For a start, this two-hour long documentary is a bit of a fib – it is not the entire story of IT. Whilst it covers Stephen King’s novel and its adaptation into the 1990 TV version, there’s no mention of the more recent Andy Muschetti films, something which sits a little oddly given this film’s title and the phenomenal success of the big screen version.
In a way that’s a shame, the two films’ absence is certainly felt.
However, for fans of the TV movie, this is a treasure trove of interviews, behind-the-scenes footage, reaction and celebration.
King’s massive novel remains a stunning achievement, over a thousand pages of some of his very best writing. Spanning two time zones, IT tells the story and how The Losers Club, a band of teenage misfits in a small town, come together to face their fears and fight an ancient child-murdering evil that returns to their town every 37 years in the guise of a clown. Years later, the Loser’s Club must reunite from all over America and fight the evil again.

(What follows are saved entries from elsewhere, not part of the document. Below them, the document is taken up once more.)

<file path="config.mk">
export PLATFORM = sky130hd
export DESIGN_NAME = hamming_secded_stream_decoder_flat
export DESIGN_NICKNAME = d
export VERILOG_FILES = /design/src/rtl/hamming_secded_stream_decoder_if.sv /design/src/rtl/hamming_secded_stream_decoder.sv /design/src/flat_wrapper.sv
export SDC_FILE = /design/constraint.sdc
export NUM_CORES = 1
export LEC_CHECK = 0
export CORE_MARGIN = 4
export CORE_UTILIZATION = 30
export CTS_CLUSTER_DIAMETER = 150
export CTS_CLUSTER_SIZE = 25
export DETAILED_ROUTE_END_ITERATION = 6
export DONT_BUFFER_PORTS = 1
export PLACE_DENSITY_LB_ADDON = 0.15
export SLEW_MARGIN = 20
export SYNTH_ARGS = -nofsm -noshare
export SYNTH_HDL_FRONTEND = slang
export SYNTH_SLANG_ARGS = --single-unit
</file>
<file path="constraint.sdc">
create_clock -name clk -period 2.2 [get_ports clk]
set_input_delay 0.55 -clock clk [delete_from_list [all_inputs] [get_ports clk]]
set_output_delay 0.55 -clock clk [all_outputs]
set_load 0.005 [all_outputs]
</file>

How you turn such a dense, multi-character-driven novel onto a two-part mini-series is at the heart of what makes this documentary so enjoyable. Whilst archive footage shows us where King’s inspiration came from, new interviews with writer Lawrence D Cohen, Director Tommy Lee Wallace and many of the cast and crew bring fascinating insight into the process of creating a truly landmark piece of television.

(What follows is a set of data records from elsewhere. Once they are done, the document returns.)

==> config.mk <==
export PLATFORM = sky130hd
export DESIGN_NAME = mem_bus_ctrl_flat
export DESIGN_NICKNAME = d
export VERILOG_FILES = /design/src/rtl/mem_bus_ctrl_if.sv /design/src/rtl/mem_bus_ctrl.sv /design/src/flat_wrapper.sv
export SDC_FILE = /design/constraint.sdc
export NUM_CORES = 1
export LEC_CHECK = 0
export CORE_AREA = 2 2 135 137
export CTS_BUF_LIST = sky130_fd_sc_hd__clkbuf_4
export CTS_CLUSTER_DIAMETER = 40
export DETAILED_ROUTE_END_ITERATION = 7
export DIE_AREA = 0 0 137 139
export DONT_BUFFER_PORTS = 1
export HOLD_SLACK_MARGIN = 0.15
export PLACE_DENSITY = 0.74
export SETUP_SLACK_MARGIN = 0.1
export SLEW_MARGIN = 5
export SYNTH_ARGS = -nofsm -noshare
export SYNTH_HDL_FRONTEND = slang
export SYNTH_SLANG_ARGS = --single-unit
==> constraint.sdc <==
create_clock -name clk -period 11.35 [get_ports clk]
set_input_delay 2.8375 -clock clk [delete_from_list [all_inputs] [get_ports clk]]
set_output_delay 2.8375 -clock clk [all_outputs]
set_load 0.02 [all_outputs]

From today’s perspective, it’s easy to forget just what an impact IT had and what a gamble the production was. It pushed the boundaries of what was acceptable to show in a TV horror, particularly in terms of children in peril, a was a gamble which clearly paid off, achieving viewing figures which would be unthinkable now.
Of course, IT became the success it was, one which continues to haunt people and which created an entire generation of people terrified of clowns, in part because of the brilliant source material, in part because of a great group of young and older actors playing the Loser’s Club but, mainly, for Time Curry in his extraordinary performance as Pennywise, one of the screen’s truly great monsters. It’s wonderful to see I’m taking part here, and even better to finally get the credit he’s always deserved for bringing so much to so many iconic roles. If nothing else, Pennywise: The Story of IT puts that right.
Told in chapters telling a pretty linear narrative of the production, there’s nothing exciting or unusual about the telling of the story – it’s a very standard documentary indeed. It’s the subject matter only which keeps the interest and that’ in itself is fascinating.
Pennywise: The Story of IT is released on Blu-ray, DVD, and digital on October 3rd.